Short Answer 
The greatest integer function, denoted as [x], maps real numbers to the greatest integer less than or equal to x, effectively rounding down any decimals. Key characteristics include a domain of all real numbers, a range of all integers, and a graph that is constant between integers with jumps at each integer. A transformation of this function can shift it vertically, such as F(x) = [x] – 2, which adjusts its intercepts accordingly.
Step 1: Understanding the Greatest Integer Function
The greatest integer function, denoted as [x], maps any real number x to the greatest integer less than or equal to x. This means that for every x, the function returns an integer value. The mathematical representation is:
- f(x) = [x]
- This function effectively “rounds down” any decimal or fractional part.

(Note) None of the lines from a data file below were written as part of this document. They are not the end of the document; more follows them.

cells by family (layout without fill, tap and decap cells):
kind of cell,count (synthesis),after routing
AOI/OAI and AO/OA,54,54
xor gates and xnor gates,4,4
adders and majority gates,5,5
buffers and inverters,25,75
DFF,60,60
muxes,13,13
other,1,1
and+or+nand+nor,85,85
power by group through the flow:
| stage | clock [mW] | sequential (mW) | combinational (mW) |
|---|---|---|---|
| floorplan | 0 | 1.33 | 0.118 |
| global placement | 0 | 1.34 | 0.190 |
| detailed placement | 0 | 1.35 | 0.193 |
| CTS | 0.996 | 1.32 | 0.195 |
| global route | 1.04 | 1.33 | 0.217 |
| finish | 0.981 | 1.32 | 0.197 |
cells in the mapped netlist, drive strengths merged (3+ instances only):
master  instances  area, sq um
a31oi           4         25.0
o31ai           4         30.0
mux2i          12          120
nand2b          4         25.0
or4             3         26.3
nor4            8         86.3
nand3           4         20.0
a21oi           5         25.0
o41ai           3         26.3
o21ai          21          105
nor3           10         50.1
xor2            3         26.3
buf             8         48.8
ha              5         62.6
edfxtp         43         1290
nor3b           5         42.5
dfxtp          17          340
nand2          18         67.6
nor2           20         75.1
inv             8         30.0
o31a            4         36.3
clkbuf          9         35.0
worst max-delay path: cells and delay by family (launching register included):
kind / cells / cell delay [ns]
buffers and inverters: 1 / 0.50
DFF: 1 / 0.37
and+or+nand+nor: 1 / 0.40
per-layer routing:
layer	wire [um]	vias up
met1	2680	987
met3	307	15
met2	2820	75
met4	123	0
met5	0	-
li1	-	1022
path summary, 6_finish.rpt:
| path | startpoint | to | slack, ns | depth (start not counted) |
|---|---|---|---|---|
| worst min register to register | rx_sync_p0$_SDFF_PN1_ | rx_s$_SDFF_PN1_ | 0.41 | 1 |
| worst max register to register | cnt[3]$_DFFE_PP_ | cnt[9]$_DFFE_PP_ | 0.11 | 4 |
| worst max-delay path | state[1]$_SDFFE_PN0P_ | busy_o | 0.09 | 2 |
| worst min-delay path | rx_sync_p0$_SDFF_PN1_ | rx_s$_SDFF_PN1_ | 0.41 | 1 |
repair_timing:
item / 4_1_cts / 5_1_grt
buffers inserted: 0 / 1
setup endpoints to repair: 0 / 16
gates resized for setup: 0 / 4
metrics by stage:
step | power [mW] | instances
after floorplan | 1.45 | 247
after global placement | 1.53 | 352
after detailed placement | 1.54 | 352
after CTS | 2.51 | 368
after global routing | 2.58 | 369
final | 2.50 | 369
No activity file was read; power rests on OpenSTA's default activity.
**config.mk**
```make
export PLATFORM = sky130hd
export DESIGN_NAME = pdm_ddr_tx_dual
export DESIGN_NICKNAME = d
export VERILOG_FILES = /design/src/rtl/pdm_ddr_tx_dual.sv
export SDC_FILE = /design/constraint.sdc
export NUM_CORES = 1
export LEC_CHECK = 0
export CAP_MARGIN = 20
export CORE_MARGIN = 1.5
export CORE_UTILIZATION = 40
export DETAILED_ROUTE_END_ITERATION = 6
export GPL_TIMING_DRIVEN = 0
export RECOVER_POWER = 25
export SKIP_CTS_REPAIR_TIMING = 1
export SYNTH_ARGS = -nofsm -noshare
export SYNTH_HDL_FRONTEND = slang
export SYNTH_SLANG_ARGS = --single-unit
```
**constraint.sdc**
```tcl
create_clock -name clk -period 5.9 [get_ports clk]
set_input_delay 1.77 -clock clk [delete_from_list [all_inputs] [get_ports clk]]
set_output_delay 1.77 -clock clk [all_outputs]
set_load 0.1 [all_outputs]
```
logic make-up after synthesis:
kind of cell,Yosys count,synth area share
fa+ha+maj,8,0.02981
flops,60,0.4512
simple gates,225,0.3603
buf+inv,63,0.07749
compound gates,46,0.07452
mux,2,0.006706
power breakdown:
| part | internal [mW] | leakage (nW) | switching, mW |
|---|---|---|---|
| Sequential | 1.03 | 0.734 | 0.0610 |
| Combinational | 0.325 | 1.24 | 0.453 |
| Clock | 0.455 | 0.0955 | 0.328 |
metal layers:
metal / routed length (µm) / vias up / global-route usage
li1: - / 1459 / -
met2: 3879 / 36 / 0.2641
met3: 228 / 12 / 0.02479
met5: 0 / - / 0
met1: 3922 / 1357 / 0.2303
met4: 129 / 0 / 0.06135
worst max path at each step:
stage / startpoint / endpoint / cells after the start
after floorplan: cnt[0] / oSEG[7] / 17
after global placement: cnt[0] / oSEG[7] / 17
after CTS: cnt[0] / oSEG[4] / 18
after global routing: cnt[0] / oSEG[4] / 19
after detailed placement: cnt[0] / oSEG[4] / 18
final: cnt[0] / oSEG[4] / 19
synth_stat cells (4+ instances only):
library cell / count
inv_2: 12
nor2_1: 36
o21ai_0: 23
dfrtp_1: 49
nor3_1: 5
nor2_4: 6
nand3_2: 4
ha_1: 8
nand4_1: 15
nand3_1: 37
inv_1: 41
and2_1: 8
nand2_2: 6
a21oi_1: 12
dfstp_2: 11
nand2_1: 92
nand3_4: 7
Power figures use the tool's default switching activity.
[src/rtl/scu_pkg.sv]
// Shared opcode map, controller state type and register-usage decoders
// for the SCU pipeline control logic.
package scu_pkg;

  localparam logic [3:0] OP_NOP  = 4'b0000;
  localparam logic [3:0] OP_ST   = 4'b0011;
  localparam logic [3:0] OP_ADD  = 4'b0100;
  localparam logic [3:0] OP_INC  = 4'b0101;
  localparam logic [3:0] OP_NEG  = 4'b0110;
  localparam logic [3:0] OP_SUB  = 4'b0111;
  localparam logic [3:0] OP_J    = 4'b1000;
  localparam logic [3:0] OP_BRZ  = 4'b1001;
  localparam logic [3:0] OP_JM   = 4'b1010;
  localparam logic [3:0] OP_BRN  = 4'b1011;
  localparam logic [3:0] OP_LD   = 4'b1110;
  localparam logic [3:0] OP_SVPC = 4'b1111;

  localparam logic [3:0] NOP = OP_NOP;

  typedef enum logic [1:0] {
    ST_RUN      = 2'd0,
    ST_LU_STALL = 2'd1,
    ST_FLUSH    = 2'd2
  } state_t;

  function automatic logic uses_rs(input logic [3:0] op);
    case (op)
      OP_LD, OP_ST, OP_ADD, OP_INC, OP_NEG, OP_SUB,
      OP_J, OP_JM, OP_BRZ, OP_BRN: uses_rs = 1'b1;
      default:                     uses_rs = 1'b0;
    endcase
  endfunction

  function automatic logic uses_rt(input logic [3:0] op);
    case (op)
      OP_ST, OP_ADD, OP_SUB: uses_rt = 1'b1;
      default:               uses_rt = 1'b0;
    endcase
  endfunction

endpackage

[src/rtl/pipeline_ctrl_hazard_detect.sv]
// Load-use hazard detector: flags an ID instruction that reads the register
// a load currently in EX is about to write.
module hazard_detect
  import scu_pkg::*;
(
  input  logic [3:0] i_id_opcode,
  input  logic [5:0] i_id_rs,
  input  logic [5:0] i_id_rt,
  input  logic [3:0] i_ex_opcode,
  input  logic [5:0] i_ex_rd,
  output logic       o_lu
);

  logic w_rs_hit;
  logic w_rt_hit;

  // A field only matters when the ID opcode actually reads it.
  assign w_rs_hit = uses_rs(i_id_opcode) && (i_ex_rd == i_id_rs);
  assign w_rt_hit = uses_rt(i_id_opcode) && (i_ex_rd == i_id_rt);
  assign o_lu     = (i_ex_opcode == OP_LD) && (w_rs_hit || w_rt_hit);

endmodule

[src/rtl/pipeline_ctrl.sv]
// Hazard/sequencing controller for the 5-stage SCU pipeline: stalls on
// load-use, squashes after taken branches, freezes on data-memory busy.
module pipeline_ctrl
  import scu_pkg::*;
#(
  parameter int FLUSH_CYCLES = 2,
  parameter int CNT_W        = 16
) (
  input  logic             clock,
  input  logic             reset_n,
  input  logic [3:0]       id_opcode,
  input  logic [5:0]       id_rs,
  input  logic [5:0]       id_rt,
  input  logic [3:0]       ex_opcode,
  input  logic [5:0]       ex_rd,
  input  logic             br_taken,
  input  logic             dmem_busy,
  output logic             pc_we,
  output logic             if_id_we,
  output logic             if_id_flush,
  output logic             id_ex_bubble,
  output logic [1:0]       state,
  output logic [CNT_W-1:0] stall_cnt
);

  // The branch cycle itself is the first squash, so FLUSH covers the rest.
  localparam int         FLUSH_LOAD_I = (FLUSH_CYCLES > 1) ? FLUSH_CYCLES - 2 : 0;
  localparam logic [2:0] FLUSH_LOAD   = 3'(FLUSH_LOAD_I);
  localparam bit         USE_FLUSH    = (FLUSH_CYCLES > 1);

  state_t           r_state;
  state_t           w_next_state;
  logic [2:0]       r_cnt;
  logic [2:0]       w_next_cnt;
  logic [CNT_W-1:0] r_stall_cnt;
  logic             w_lu;

  hazard_detect u_hazard (
    .i_id_opcode (id_opcode),
    .i_id_rs     (id_rs),
    .i_id_rt     (id_rt),
    .i_ex_opcode (ex_opcode),
    .i_ex_rd     (ex_rd),
    .o_lu        (w_lu)
  );

  always_comb begin
    w_next_state = r_state;
    w_next_cnt   = r_cnt;
    pc_we        = 1'b0;
    if_id_we     = 1'b0;
    if_id_flush  = 1'b0;
    id_ex_bubble = 1'b0;
    if (!reset_n) begin
      if_id_flush  = 1'b1;
      id_ex_bubble = 1'b1;
    end else if (!dmem_busy) begin
      case (r_state)
        ST_FLUSH: begin
          pc_we        = 1'b1;
          if_id_we     = 1'b1;
          if_id_flush  = 1'b1;
          id_ex_bubble = 1'b1;
          if (r_cnt == 3'd0) begin
            w_next_state = ST_RUN;
          end else begin
            w_next_cnt = r_cnt - 3'd1;
          end
        end
        // RUN, LU_STALL and the unused encoding share one decision tree;
        // LU_STALL differs only in suppressing the hazard check.
        default: begin
          if (br_taken) begin
            pc_we        = 1'b1;
            if_id_we     = 1'b1;
            if_id_flush  = 1'b1;
            id_ex_bubble = 1'b1;
            if (USE_FLUSH) begin
              w_next_state = ST_FLUSH;
              w_next_cnt   = FLUSH_LOAD;
            end else begin
              w_next_state = ST_RUN;
            end
          end else if (w_lu && (r_state != ST_LU_STALL)) begin
            id_ex_bubble = 1'b1;
            w_next_state = ST_LU_STALL;
          end else begin
            pc_we        = 1'b1;
            if_id_we     = 1'b1;
            w_next_state = ST_RUN;
          end
        end
      endcase
    end
  end

  always_ff @(posedge clock or negedge reset_n) begin
    if (!reset_n) begin
      r_state <= ST_RUN;
      r_cnt   <= 3'd0;
    end else begin
      r_state <= w_next_state;
      r_cnt   <= w_next_cnt;
    end
  end

  always_ff @(posedge clock or negedge reset_n) begin
    if (!reset_n) begin
      r_stall_cnt <= '0;
    end else if (!pc_we && (r_stall_cnt != {CNT_W{1'b1}})) begin
      r_stall_cnt <= r_stall_cnt + CNT_W'(1);
    end
  end

  assign state     = r_state;
  assign stall_cnt = r_stall_cnt;

endmodule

Step 2: Characteristics of the Function
The greatest integer function has several key characteristics that define its behavior and output. Understanding these characteristics helps in visualizing how the function works.
- The domain of the function includes all real numbers.
- The range comprises all integers.
- The graph of the function has a y-intercept at (0,0) and an x-intercept in the interval [0,1).
- Graphically, the function is constant between consecutive integers and jumps up one unit at each integer value.
Step 3: Transforming the Function
A transformation of the greatest integer function can be done by shifting it vertically. For instance, the function F(x) = [x] – 2 represents the original function shifted down by 2 units. This shift affects the intercepts and the overall position of the graph.
- The new y-intercept will now occur at (0, -2).
- Other x-intercepts will also shift accordingly, based on the downward movement.